Using the records below, quote only the span that opens with the line containing "applied transmit settings" and closes with the line containing "localparam int CLOCK_PERIOD_NS = 50;", exactly and inclusively.

Saved entries
= = = = =
`config.mk`:
```
export PLATFORM = sky130hd
export DESIGN_NAME = lpc_panel
export DESIGN_NICKNAME = d
export VERILOG_FILES = /design/src/inc/lpc_pkg.sv /design/src/hw/lpc_panel.sv
export VERILOG_INCLUDE_DIRS = /design/src /design/src/inc
export SDC_FILE = /design/constraint.sdc
export NUM_CORES = 1
export LEC_CHECK = 0
export ABC_AREA = 1
export BUFFER_PORTS_ARGS = -buffer_cell sky130_fd_sc_hd__buf_2
export CAP_MARGIN = 0
export CORE_MARGIN = 2
export CORE_UTILIZATION = 62
export CTS_BUF_LIST = sky130_fd_sc_hd__clkbuf_16
export DETAILED_ROUTE_END_ITERATION = 8
export MAX_ROUTING_LAYER = met4
export PLACE_DENSITY = 0.85
export SYNTH_ARGS = -nofsm -noshare
export SYNTH_HDL_FRONTEND = slang
export SYNTH_SLANG_ARGS = --single-unit
```
`constraint.sdc`:
```
create_clock -name clk -period 2.85 [get_ports clk]
set_clock_uncertainty 0.1 [all_clocks]
set_input_delay 0.4275 -clock clk [delete_from_list [all_inputs] [get_ports clk]]
set_output_delay 0.4275 -clock clk [all_outputs]
set_load 0.01 [all_outputs]
```
$ cat src/logic/swdt_params.svh
/*
  Constants of the system watchdog timer: port addresses, keys, register
  offsets, field positions, reset values and tick timing.
  Assumes a 40 MHz system clock.
*/
`ifndef SWDT_PARAMS_SVH
`define SWDT_PARAMS_SVH

`define SWDT_IDX_PORT      16'h004e
`define SWDT_DAT_PORT      16'h004f
`define SWDT_KEY_ENTER     8'h87
`define SWDT_KEY_EXIT      8'haa
`define SWDT_REG_LDSEL     8'h07
`define SWDT_REG_ACT       8'h30
`define SWDT_REG_UNIT      8'hf0
`define SWDT_REG_COUNT     8'hf1
`define SWDT_REG_RLD       8'hf2
`define SWDT_LDN_WDT       8'h08
`define SWDT_ACT_BIT       0
`define SWDT_UNIT_BIT      2
`define SWDT_KBD_BIT       6
`define SWDT_RST_LDSEL     8'h00
`define SWDT_RST_ACT       8'h00
`define SWDT_RST_UNIT      8'h00
`define SWDT_RST_COUNT     8'h00
`define SWDT_RST_RLD       8'h00
`define SWDT_CLK_HZ        40000000
`define SWDT_SEC_PER_MIN   60
`define SWDT_CYC_PER_SEC   (`SWDT_CLK_HZ * 1)

`endif

$ cat src/logic/swdt_pkg.sv
/*
  Types of the system watchdog timer.
  Assumes the constants header is included by the design file.
*/
package swdt_pkg;
  typedef enum logic [1:0] {
    SWDT_CFG_LOCKED,
    SWDT_CFG_HALF,
    SWDT_CFG_OPEN
  } swdt_cfg_t;
endpackage
===== src/line_sense_pkg.sv =====
// Shared constants for the power line carrier sense and transmit level block
package line_sense_pkg;
   // Preamble symbols needed before the line is reported busy
   localparam logic [3:0] SLOT_PREAMBLE_COUNT = 4'h3;
   // Width of the preamble symbol counter
   localparam int SENSE_CNT_W = 4;
   // Transmit level reduction field, in dB
   localparam int REDUCTION_W = 5;
   // Largest reduction the output stage can apply, in dB
   localparam logic [4:0] MAX_REDUCTION_DB = 5'h19;
   // No reduction configured
   localparam logic [4:0] ZERO_REDUCTION = 5'h00;
   // Level raise used when repeating a decoded frame, in dB
   localparam logic [4:0] REPEAT_RAISE_DB = 5'h06;
   // Per-neighbour transmit gain field width
   localparam int BOOST_W = 4;
   // Spectral shaping coefficient field width
   localparam int SHAPE_W = 8;
   // Reset values of the applied transmit settings
   localparam logic [3:0] BOOST_RESET = 4'h0;
   localparam logic [7:0] SHAPE_RESET = 8'h00;
   // Symbol time and the clock that paces it
   localparam int SYMBOL_TIME_NS = 640000;
   localparam int CLOCK_PERIOD_NS = 50;
   localparam int SYMBOL_CYCLES = SYMBOL_TIME_NS / CLOCK_PERIOD_NS;
   // Carrier phase accumulator width and step per clock
   localparam int PHASE_W = 16;
   localparam logic [15:0] CARRIER_STEP = 16'h1000;
   localparam logic [15:0] PHASE_RESET = 16'h0000;
   // Symbol divider width
   localparam int DIV_W = 16;
   localparam logic [15:0] DIV_RESET = 16'h0000;
   // Carrier sense states
   typedef enum logic [2:0] {
      SENSE_IDLE = 3'h1,
      SENSE_HUNT = 3'h2,
      SENSE_BUSY = 3'h4
   } sense_state_t;
endpackage : line_sense_pkg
= = = = =
• [Worked solution]
   // Reset values of the applied transmit settings
   localparam logic [3:0] BOOST_RESET = 4'h0;
   localparam logic [7:0] SHAPE_RESET = 8'h00;
   // Symbol time and the clock that paces it
   localparam int SYMBOL_TIME_NS = 640000;
   localparam int CLOCK_PERIOD_NS = 50;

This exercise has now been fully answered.